Dataset entries
===== src/rtl/alu_arb2.sv =====
// Two-requester round-robin front end for a single shared 16-bit ALU.
// It grants one requester, captures its operands, runs the ALU once and returns a registered result.
module alu_arb2 #(
  parameter bit FIRST_PRI = 1'b0
) (
  input  logic        clk,
  input  logic        rst_n,
  input  logic        req0,
  input  logic [15:0] a0,
  input  logic [15:0] b0,
  input  logic [1:0]  op0,
  input  logic        req1,
  input  logic [15:0] a1,
  input  logic [15:0] b1,
  input  logic [1:0]  op1,
  output logic        ack0,
  output logic        ack1,
  output logic        done0,
  output logic        done1,
  output logic [15:0] y,
  output logic        cout,
  output logic        busy
);

  typedef enum logic [1:0] {StIdle = 2'd0, StExec = 2'd1, StDone = 2'd2} state_e;

  state_e      state_q, state_d;
  logic        pri_q, pri_d;
  logic        owner_q, owner_d;
  logic [15:0] opa_q, opa_d;
  logic [15:0] opb_q, opb_d;
  logic [1:0]  opc_q, opc_d;
  logic [15:0] y_q, y_d;
  logic        cout_q, cout_d;

  logic        grant;
  logic        grant_sel;
  logic [15:0] alu_b;
  logic [16:0] alu_sum;
  logic [15:0] alu_y;
  logic        alu_cout;

  // alu16: op[0] inverts b and supplies the carry-in, so sub is a + ~b + 1
  always_comb begin
    alu_b    = opc_q[0] ? ~opb_q : opb_q;
    alu_sum  = {1'b0, opa_q} + {1'b0, alu_b} + {16'd0, opc_q[0]};
    alu_y    = 16'd0;
    alu_cout = 1'b0;
    unique case (opc_q)
      2'b00, 2'b01: begin
        alu_y    = alu_sum[15:0];
        alu_cout = alu_sum[16];
      end
      2'b10:   alu_y = opa_q & opb_q;
      default: alu_y = opa_q | opb_q;
    endcase
  end

  always_ff @(posedge clk or negedge rst_n) begin
    if (!rst_n) begin
      state_q <= StIdle;
      pri_q   <= FIRST_PRI;
      owner_q <= 1'b0;
      opa_q   <= 16'd0;
      opb_q   <= 16'd0;
      opc_q   <= 2'd0;
      y_q     <= 16'd0;
      cout_q  <= 1'b0;
    end else begin
      state_q <= state_d;
      pri_q   <= pri_d;
      owner_q <= owner_d;
      opa_q   <= opa_d;
      opb_q   <= opb_d;
      opc_q   <= opc_d;
      y_q     <= y_d;
      cout_q  <= cout_d;
    end
  end

  always_comb begin
    grant     = req0 | req1;
    grant_sel = (req0 & req1) ? pri_q : req1;
    state_d   = state_q;
    pri_d     = pri_q;
    owner_d   = owner_q;
    opa_d     = opa_q;
    opb_d     = opb_q;
    opc_d     = opc_q;
    y_d       = y_q;
    cout_d    = cout_q;
    unique case (state_q)
      StIdle: begin
        if (grant) begin
          owner_d = grant_sel;
          opa_d   = grant_sel ? a1 : a0;
          opb_d   = grant_sel ? b1 : b0;
          opc_d   = grant_sel ? op1 : op0;
          state_d = StExec;
        end
      end
      StExec: begin
        y_d     = alu_y;
        cout_d  = opc_q[1] ? 1'b0 : alu_cout;
        state_d = StDone;
      end
      StDone: begin
        pri_d   = ~owner_q;
        state_d = StIdle;
      end
      default: state_d = StIdle;
    endcase
  end

  always_comb begin
    ack0  = (state_q == StExec) && !owner_q;
    ack1  = (state_q == StExec) && owner_q;
    done0 = (state_q == StDone) && !owner_q;
    done1 = (state_q == StDone) && owner_q;
    busy  = (state_q != StIdle);
    y     = y_q;
    cout  = cout_q;
  end

endmodule


===== config.mk =====
export PLATFORM = sky130hd
export DESIGN_NAME = alu_arb2
export DESIGN_NICKNAME = d
export VERILOG_FILES = /design/src/rtl/alu_arb2.sv
export SDC_FILE = /design/constraint.sdc
export NUM_CORES = 1
export LEC_CHECK = 0
export ABC_AREA = 1
export BUFFER_PORTS_ARGS = -buffer_cell sky130_fd_sc_hd__buf_2
export CORE_MARGIN = 2
export CORE_UTILIZATION = 40
export DETAILED_ROUTE_END_ITERATION = 10
export PLACE_DENSITY = 0.73
export REMOVE_ABC_BUFFERS = 1
export SLEW_MARGIN = 5
export SYNTH_ARGS = -nofsm -noshare
export SYNTH_HDL_FRONTEND = slang
export SYNTH_SLANG_ARGS = --single-unit

===== constraint.sdc =====
create_clock -name clk -period 2.2 [get_ports clk]
set_input_delay 0.44 -clock clk [delete_from_list [all_inputs] [get_ports clk]]
set_output_delay 0.44 -clock clk [all_outputs]
set_load 0.01 [all_outputs]

# == Word-level counts from Yosys, hierarchy flattened ==
# Cells that the tools add are included.
# totals
reg_bits,55
in_bits,72
out_inout_bits,22
# op_classes
add_sub_neg,2
n_eq_ne,5
n_mux,10
n_bitwise,6
n_reduce_logical,10
# op_table
op,count
$mux 16,3
$pmux 16 s2,1
$add 16x16->17,1
$add 17x1->17,1
$and 16x16->16,1
$not 16->16,1
$or 16x16->16,1
$eq 2x1->1 const B,2
$eq 2x2->1 const B,2
$logic_and 1x1->1,4
$logic_not 2->1,2
$mux 2,2
$pmux 2 s2,1
$mux 1,3
$ne 2x2->1 const B,1
$reduce_and 2->1,1
$reduce_bool 2->1,1
$reduce_or 2->1,1
$and 1x1->1,1
$logic_not 1->1,1
$not 1->1,1
$or 1x1->1,1

# == Depth between registers and ports, before layout ==
# Gate-level depths: netlist of run 1.
# logic_depth
ltp_word,6
mapped_depth,18
depth_no_buf,16

# == Least setup slack after synthesis of run 1 ==
# OpenSTA, ideal clock, no wires.
# synth_path
kind,register to register
start,reg opc_q[0]
end,reg y_q[14] (netlist: y[14])
setup_ns,0.117
arrival_time_ns,1.908
required_time_ns,2.083
setup_slack_ns,0.175
stages_incl_launch_ff,13
cell_sequence,dfrtp_1 > buf_6 > buf_2 > xnor2_1 > fa_1 > o21ai_2 > nand2_2 > nand2_2 > nand2_1 > nand3_1 > nand3_1 > nand2_1 > nand2_1
# synth_between
elab_chain_len,4
# synth_lines
element,line_no,rtl
start: declaration,32,"logic [1:0] opc_q, opc_d;"
start signal: assignment,75,opc_q <= opc_d;
$mux 16,45,alu_b = opc_q[0] ? ~opb_q : opb_q;
$add 16x16->17,46,"alu_sum = {1'b0, opa_q} + {1'b0, alu_b} + {16'd0, opc_q[0]};"
$add 17x1->17,46,
$pmux 16 s2 *,49,unique case (opc_q)
end signal: assignment,76,y_q <= y_d;
end: declaration,33,"logic [15:0] y_q, y_d;"
# Every way passes the cells marked *; elsewhere a longest branch is shown, timed or not.
# A chain may end at the register's enable or synchronous reset.

# == Final worst setup path of run 1 ==
# layout_path
start,reg opc_q[0]
end,reg y_q[6] (netlist: y[6])
# Same word-level chain as after synthesis.

==> results.md, run 1 <==
- Status: finished with violations
- Failing checks: negative setup slack
- Yosys reg bits: 55
- TritonCTS clock tree: built
- Register area share after synthesis: 37.2%
- Vias in the first global route: 3,547
- Post-Syn Instances: 544
- Gr usage total: 20.5%
- Vias/cell: 5.26
- Slew headroom: 59.3%
- Slowest-stage cell, CP: dfrtp_2
- MaxCap Viol Count: 0
- FMAX: 454 MHz
- DRC: 0
- CTS Buf Count: 5
- Placed cells: 736
- Crit path buf inv count: 2
- Routed Antenna Nets: 0
- Setup crit end: y[6]
- Synth unique cells: 30
- CP peak stage delay: 530 ps
- Worst hold path class: in2async
- Fin nets: 730
- Layout cell share with drive strength beyond 1: 35.4%
- Final wirelength: 11,100 um
- Dominant cells by area after synthesis: dfrtp_1, nand2_1, nor2_1
- Final setup viols: 1
- Final worst path period share: 100%
- Post-synth top area share: 37.2%
- Antenna violations before repair: 0
- Die W: 100 um
- Multiplexer share of the synthesized area: 0%
- Ys Warns: 0
- Syn_area_per_cell: 6.80 um^2
- Crit path cell chain: buf_6 -> nand2_2 -> nand2_2 -> inv_2 -> fa_2 -> o21ai_4 -> nand2_2 -> nand2_4 -> xnor2_1 -> nand2_1 -> nand3_1 -> nand2_1
- Full die area: 10,000 um^2
- Synthesis-to-layout area growth: 37.6%
- Clock sink total: 55
- Crit path capture type: flop
- DP HPWL: 7460 um
- Critical R2R Capture: y[6]
- Overflow after GRT: 0
- Post-Synth Adder-Cell Area: 5.95%
- Hold-fix buffers, CTS: 0
- Top cell type by total area after synthesis: dfrtp_1
- Clk slew on worst S/H paths: 100 ps
- PortBufs: 93
- Largest net degree at the start of global routing: 43
- Diodes inserted: 0
- Final WS setup: -4.48 ps
- Initial Util: 40.6%
- Xor/xnor cell area share of the yosys netlist: 1.42%
- Slew Limit Fails: 0
- Synth Area in Simple Gates: 28.0%
- Die Ht: 100 um
- CTS max path bufs: 2
- Drt initial violations: 244
- R2R Setup Slk: -4 ps
- Minimum clock period: 2200 ps
- Ports: 94
- Reg2reg start: opc_q[0]
- RePlAce Congestion: 0.883
- Compound-cell area share of the yosys netlist: 18.8%
- Startpoint class of the critical path: flop
- Layout Cells excl Fill: 753
- Worst-path fanout max: 7
- CP startpoint: opc_q[0]
- Required @ worst endpoint: 2420 ps
- WL/cell: 14.8 um
- Critical path arrival: 2430 ps
- Worst setup path class: reg2reg
- Root buffer cell: clkbuf_8
- Global-route wire length before repair: 16,600 um
- Crit. path cell count: 12
- Worst-Skew Late Latency: 320 ps
- Cell mode on critical path: nand2_2
- CP delay by family, top: simple AND/OR/NAND/NOR gates
- H-tree Lvls: 2
- Core Box Area: 9110 um^2
- Main combinational cell family by area after synthesis: simple AND/OR/NAND/NOR gates
- Row count: 35
- Vias: 3,962
- Worst r2r path cells: 12
- Drt first pass iters: 4
- Hold Fails Final Rpt: 0
- Mapped cell area: 3700 um^2
- Slew @ Worst Pin: 609 ps
- RSZ-0062 raised after global routing: yes
- Clk_skew: 7.87 ps
state kept, by name (all words and copies together) (netlist names):
| name | cells |
|---|---|
| y | 16 |
| state_q | 2 |
| opa_q | 16 |
| cout | 1 |
| opc_q | 2 |
| owner_q | 1 |
| opb_q | 16 |
| pri_q | 1 |
cells in the mapped netlist, drive strengths merged:
cell,count
dfrtp,55
a21oi,43
xnor2,6
o21ai,59
or2,1
inv,53
a31oi,4
fa,1
nand4,2
o2111ai,1
o211ai,5
o21bai,7
o31ai,1
and2,1
nand2,146
a21o,1
clkbuf,6
ha,16
o22ai,7
nor2,86
clkinv,1
nand3,22
nor3,3
buf,17
worst min path at each step:
stage                     startpoint        to  slack (ps)  cells past startpoint
final                          rst_n  opb_q[3]         100                      1
after global routing           rst_n  opb_q[4]         140                      1
after CTS                      rst_n  opb_q[3]         130                      1
after detailed placement       y[12]     y[12]         460                      2
after global placement         y[11]     y[11]         460                      2
after floorplan                rst_n      cout         140                      0
cells by family (layout without fill, tap and decap cells):
| logic type | Yosys count | in the layout |
|---|---|---|
| AO/OA/AOI/OAI | 128 | 128 |
| XOR/XNOR | 6 | 6 |
| adder cells (fa/ha/maj) | 17 | 17 |
| buffers and inverters | 77 | 175 |
| flip-flops | 55 | 55 |
| AND/OR/NAND/NOR | 261 | 261 |
routing by layer:
layer  GRT usage, %  routed length, um  vias to the layer above
met5              0                  0                        -
met4           4.85                192                        0
met3           2.72                538                       16
met1           29.6               5170                     1873
li1               -                  -                     1958
met2           32.7               5210                      115
timing repair:
| action | CTS | global route |
|---|---|---|
| buffers inserted | 0 | 6 |
| cloned | 0 | 3 |
| endpoints found under the hold margin | 0 | 0 |
| endpoints found under the setup margin | 1 | 12 |
| gates resized for setup | 1 | 133 |
| pin swaps | 0 | 43 |
area by class of cell:
cell class / instances / area, um^2
Timing Repair Buffer: 113 / 683
Inverter: 54 / 203
Clock buffer: 6 / 72.6
Fill cell: 870 / 4020
Multi-Input combinational cell: 412 / 2550
Clock inverter: 2 / 60.1
Tap cell: 111 / 139
Sequential cell: 55 / 1380
layout by cell type (no fill, tap or decap), types with 11 or more instances in the layout:
cell type / instances
ha_4: 13
buf_4: 14
buf_2: 93
nand2_1: 115
nor2_1: 61
nand3_1: 19
inv_1: 42
dfrtp_1: 54
a21oi_1: 31
inv_2: 11
nor2_2: 11
nand2_2: 25
nor2_4: 14
o21ai_0: 50
per-stage QoR:
| step | hold WS [ps] | util [%] | instance area [um^2] | setup TNS (ps) | setup slack [ps] |
|---|---|---|---|---|---|
| 5_1_grt | 145 | 55.9 | 5090 | -404 | -77.5 |
| 6_report | 104 | 55.9 | 5090 | -4.48 | -4.48 |
| 4_1_cts | 126 | 48.7 | 4440 | 0 | 29.4 |
| 3_5_place_dp | 461 | 47.2 | 4300 | 0 | 21.9 |
| 2_1_floorplan | 144 | - | 3580 | -3530 | -113 |
| 3_3_place_gp | 460 | 47.2 | 4300 | 0 | 3.91 |
Power of run 1 is not shown: default switching activity piles up to over one toggle a cycle in this logic, so the estimate is an artifact.
==> inputs of run 2 (changes only) <==
--- a/config.mk
+++ b/config.mk
@@ -5,13 +5,13 @@
 export SDC_FILE = /design/constraint.sdc
 export NUM_CORES = 1
 export LEC_CHECK = 0
-export ABC_AREA = 1
 export BUFFER_PORTS_ARGS = -buffer_cell sky130_fd_sc_hd__buf_2
 export CORE_MARGIN = 2
 export CORE_UTILIZATION = 40
 export DETAILED_ROUTE_END_ITERATION = 10
 export PLACE_DENSITY = 0.73
 export REMOVE_ABC_BUFFERS = 1
+export SKIP_LAST_GASP = 1
 export SLEW_MARGIN = 5
 export SYNTH_ARGS = -nofsm -noshare
 export SYNTH_HDL_FRONTEND = slang
==> results.md, run 2 <==
- Post-synth EDFFs: 0 (unchanged)
- Clk_skew: 8.64 ps (+0.769 ps)
- Worst setup path class: reg2reg
- Drt first pass iters: 4 (unchanged)
- DP HPWL: 6340 um (-15%)
- Slew @ Worst Pin: 608 ps (-1.66 ps)
- WHS: 129 ps (+25.8 ps)
- RSZ-0062 raised after global routing: yes
- Global Route met1 Usage: 24.7% (-4.9 points)
- Worst hold path class: in2async
- Drt initial violations: 99 (-59%)
- Post-synth top area share: 38.5% (+1.3 points)
- Core Box Area: 8680 um^2 (-4.7%)
- R2R Setup Slk: -360 ps (-360 ps)
- Gr usage total: 18.9% (-1.6 points)
- Largest net degree at the start of global routing: 70 (+63%)
- Diodes inserted: 0 (unchanged)
- Dominant cells by area after synthesis: dfrtp_1, mux2i_1, a21oi_1
- Status: finished with violations
- Hold Fails Final Rpt: 0 (unchanged)
- PortBufs: 93 (unchanged)
- Top cell type by total area after synthesis: dfrtp_1
- Routed Antenna Nets: 0 (unchanged)
- M2 GR Usage: 33.0% (+0.29 points)
- Register area share after synthesis: 38.5% (+1.3 points)
- CTS max path bufs: 2 (unchanged)
- Failing checks: negative setup slack
- Fin nets: 629 (-14%)
- Mapped cell area: 3580 um^2 (-3.3%)
- Initial Util: 41.2% (+0.62 points)
- Reg2reg start: opc_q[0]
- Die Ht: 98.6 um (-1.6%)
- Yosys reg bits: 55 (unchanged)
- Post-Syn Instances: 388 (-29%)
- Main flop type after synthesis: dfrtp_1
- Commonest non-fill, non-tap cell in the layout: buf_2
- Ports: 94 (unchanged)
- FMAX: 391 MHz (-14%)
- WL/cell: 13.9 um (-6.1%)
- Most common cell in the netlist: dfrtp_1
- Row count: 34 (-2.9%)
- Most frequent cells in the layout: buf_2, buf_4, dfrtp_1
- Synthesis-to-layout area growth: 39.9%
- Synth cell count leaders: dfrtp_1, a21oi_1, nor2_1
- Root buffer cell: clkbuf_8
- Fillers: 776 (-11%)
- Vias: 3,325 (-16%)
- Antenna violations before repair: 0 (unchanged)
- Asr flop ratio synth: 100% (unchanged)
- Worst-path fanout max: 6 (-1)
- MaxCap Viol Count: 0 (unchanged)
- Minimum clock period: 2560 ps (+356 ps)
- Crit path capture type: flop
- Ys Warns: 0 (unchanged)
- Global-route wire length before repair: 15,500 um (-6.7%)
- Startpoint class of the critical path: flop
- Slew headroom: 59.5% (+0.17 points)
- TritonCTS clock tree: built
- Die W: 98.6 um (-1.6%)
- M3 GR Usage: 3.33% (+0.62 points)
- Final worst path period share: 116% (+16 points)
- Final WS setup: -360 ps (-356 ps)
- Syn_area_per_cell: 9.22 um^2 (+36%)
- Full die area: 9720 um^2 (-3.2%)
- Most used routing layer in global routing: met2
- Vias/cell: 5.12 (-2.6%)
- Critical R2R Capture: y[10]
- Clock sink total: 55 (unchanged)
- Vias in the first global route: 3,412 (-3.8%)
- Hold-fix buffers, CTS: 0 (unchanged)
- Required @ worst endpoint: 2400 ps (-20 ps)
- Layout cell share with drive strength beyond 1: 39.0% (+3.6 points)
- RePlAce Congestion: 0.861 (-2.5%)
- Slew Limit Fails: 0 (unchanged)
- Worst r2r path cells: 9 (-3)
- Synth unique cells: 51 (+70%)
- Critical path arrival: 2760 ps (+330 ps)
- CTS Buf Count: 5 (unchanged)
- Clk slew on worst S/H paths: 100 ps (about the same)
- DRC: 0 (unchanged)
- Final setup viols: 14 (+13)
- H-tree Lvls: 2 (unchanged)
- Overflow after GRT: 0 (unchanged)
- Final wirelength: 8990 um (-19%)
- Worst-Skew Late Latency: 310 ps (about the same)
-- run 2: worst max-delay path by stage --
stage | start | cells past startpoint | slack (ps) | end
after floorplan | req0 | 4 | -2480 | opa_q[0]
after global placement | opc_q[0] | 9 | -320 | y[14]
after detailed placement | opc_q[0] | 9 | -390 | y[14]
after CTS | opc_q[0] | 9 | -320 | y[14]
after global routing | opc_q[0] | 9 | -470 | y[15]
final | opc_q[0] | 9 | -360 | y[10]
-- run 2: timing repair --
| item | in CTS | in global routing |
|---|---|---|
| setup endpoints to repair | 13 | 15 |
| setup buffers | 11 | 13 |
| gates resized for setup | 33 | 16 |
| pin swaps | 24 | 18 |
-- run 2: kinds of logic (layout without fill, tap and decap cells) --
family	after synthesis	in the layout	synth area share, %
compound gates	109	109	18.4
buf+inv	31	184	3.53
simple gates	100	100	12.8
xor+xnor	23	23	5.63
mux	41	41	11.7
flops	55	55	38.5
fa+ha+maj	29	29	9.51
-- run 2: cell type report --
cell class | instances | area, um^2 | area share, %
Clock buffer | 5 | 68.8 | 1.37
Clock inverter | 3 | 15.0 | 0.300
Inverter | 7 | 26.3 | 0.525
Multi-Input combinational cell | 302 | 2270 | 45.4
Sequential cell | 55 | 1380 | 27.5
Tap cell | 108 | 135 | 2.70
Timing Repair Buffer | 169 | 1110 | 22.2
-- run 2: metrics by stage --
stage	setup WS (ps)	TNS [ps]	instances	area, um^2	utilization, %
finish	-360	-3000	649	5010	57.7
global route	-468	-4700	649	5010	57.7
CTS	-318	-2460	637	4830	55.7
detailed placement	-388	-2760	618	4540	52.4
global placement	-319	-2030	618	4540	52.4
floorplan	-2480	-94250	364	3480	-
-- run 2: critical path: stages, from the launching register on --
cell     delay (ps)
dfrtp_2         500
buf_6           150
xor2_2          170
ha_1            310
a21o_1          180
or3_4           350
o21a_1          200
a311o_1         310
a32oi_1         200
o21ai_1          70
-- run 2: layer usage --
| metal | wire length [um] | share of wire (%) |
|---|---|---|
| met5 | 0 | 0 |
| met4 | 113 | 1.3 |
| met1 | 4010 | 45 |
| met2 | 4430 | 49 |
| met3 | 444 | 4.9 |
Power of run 2 is left out for the same reason.
==> inputs of run 3 (changes only) <==
--- a/config.mk
+++ b/config.mk
@@ -5,11 +5,13 @@
 export SDC_FILE = /design/constraint.sdc
 export NUM_CORES = 1
 export LEC_CHECK = 0
-export BUFFER_PORTS_ARGS = -buffer_cell sky130_fd_sc_hd__buf_2
 export CORE_MARGIN = 2
 export CORE_UTILIZATION = 40
 export DETAILED_ROUTE_END_ITERATION = 10
-export PLACE_DENSITY = 0.73
+export DONT_BUFFER_PORTS = 1
+export GPL_TIMING_DRIVEN = 0
+export MAX_ROUTING_LAYER = met4
+export PLACE_DENSITY = 0.64
 export REMOVE_ABC_BUFFERS = 1
 export SKIP_LAST_GASP = 1
 export SLEW_MARGIN = 5
==> results.md, run 3 (synthesized netlist as in run 2, its figures left out) <==
- Overflow after GRT: 0 (unchanged)
- R2R Setup Slk: -420 ps (-60 ps)
- Initial Util: 41.2% (unchanged)
- Post-route cell area: 4260 um^2 (-15%)
- Largest net degree at the start of global routing: 56 (-20%)
- Minimum clock period: 2620 ps (+62.4 ps)
- DRC: 0 (unchanged)
- Final setup viols: 13 (-1)
- Clock sink total: 55 (unchanged)
- Final WS setup: -422 ps (-62.4 ps)
- Most frequent cells in the layout: dfrtp_1, a21oi_1, nor2_1
- Vias/cell: 5.59 (+9.2%)
- CTS Buf Count: 5 (unchanged)
- Drt initial violations: 122 (+23%)
- Vias: 2,830 (-15%)
- H-tree Lvls: 2 (unchanged)
- Hold Fails Final Rpt: 0 (unchanged)
- CTS max path bufs: 2 (unchanged)
- Worst hold path class: in2reg
- Worst r2r path cells: 9 (unchanged)
- Critical path arrival: 2850 ps (+90 ps)
- Status: finished with violations
- Failing checks: negative setup slack
- TritonCTS clock tree: built
- Global-route wire length before repair: 13,500 um (-13%)
- MaxCap Viol Count: 0 (unchanged)
- Final worst path period share: 119% (+2.8 points)
- Diodes inserted: 0 (unchanged)
- Slew @ Worst Pin: 1290 ps (+682 ps)
- DP HPWL: 5320 um (-16%)
- Slew Limit Fails: 0 (unchanged)
- FMAX: 381 MHz (-2.4%)
- Final wirelength: 8500 um (-5.4%)
- Die Ht: 98.6 um (unchanged)
- Setup crit end: y[14]
- Full die area: 9720 um^2 (unchanged)
- Clk_skew: 6.90 ps (-1.74 ps)
- RePlAce Congestion: 0.810 (-5.9%)
- Worst-Skew Late Latency: 320 ps (about the same)
- Clk slew on worst S/H paths: 100 ps (about the same)
- WL/cell: 16.8 um (+21%)
- CP startpoint: opc_q[0]
- DP Worst Slack: -1360 ps (-975 ps)
- Vias in the first global route: 2,720 (-20%)
- Crit path capture type: flop
- Routed Antenna Nets: 0 (unchanged)
- Worst-path fanout max: 7 (+1)
- Row count: 34 (unchanged)
- Layout cell share with drive strength beyond 1: 19.3% (-20 points)
- Antenna violations before repair: 0 (unchanged)
- Core Box Area: 8680 um^2 (unchanged)
- Drt first pass iters: 4 (unchanged)
- Reg2reg start: opc_q[0]
- PortBufs: 0 (-100%)
- Setup TNS: -3530 ps (-529 ps)
- Gr usage total: 17.5% (-1.4 points)
- Placed Instance Area: 3670 um^2 (-19%)
- Fin nets: 486 (-23%)
- RSZ-0062 raised after global routing: yes
- Worst setup path class: reg2reg
- Startpoint class of the critical path: flop
- Commonest non-fill, non-tap cell in the layout: dfrtp_1
- Ports: 94 (unchanged)
- Synthesis-to-layout area growth: 19.1%
- Die W: 98.6 um (unchanged)
- Slew headroom: 14.0% (-45 points)
- Required @ worst endpoint: 2420 ps (+20 ps)
- Fillers: 807 (+4.0%)
- Root buffer cell: clkbuf_8
- Critical R2R Capture: y[14]
run 3: cell types whose count changed in the layout (fill, tap and decap cells not counted), sizes merged:
cell,change
clkinvlp,+2
dlygate4sd3,+1
bufinv,+2
clkinv,-4
nand2b,+1
buf,-145
run 3: critical path, stage by stage, from the launching register on:
cell      delay (ps)
dfrtp_4          550
buf_12           170
xor2_4           190
ha_4             220
a21o_1           180
or3_4            350
o211ai_4         240
a211oi_4         100
mux2_4           320
o31ai_2          200
run 3: final cells by class:
class | instances | area [um^2] | area share, %
sequential | 55 | 1380 | 32.4
inverter | 7 | 30.0 | 0.705
clock inverter | 3 | 67.6 | 1.59
tap | 108 | 135 | 3.17
clock buffer | 5 | 68.8 | 1.62
multi-input combinational | 303 | 2320 | 54.4
timing repair buffer | 25 | 259 | 6.08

Requirement.
Every line above with the string "frequent" in it needs to be copied.

Result of this exercise.
- Most frequent cells in the layout: buf_2, buf_4, dfrtp_1
- Most frequent cells in the layout: dfrtp_1, a21oi_1, nor2_1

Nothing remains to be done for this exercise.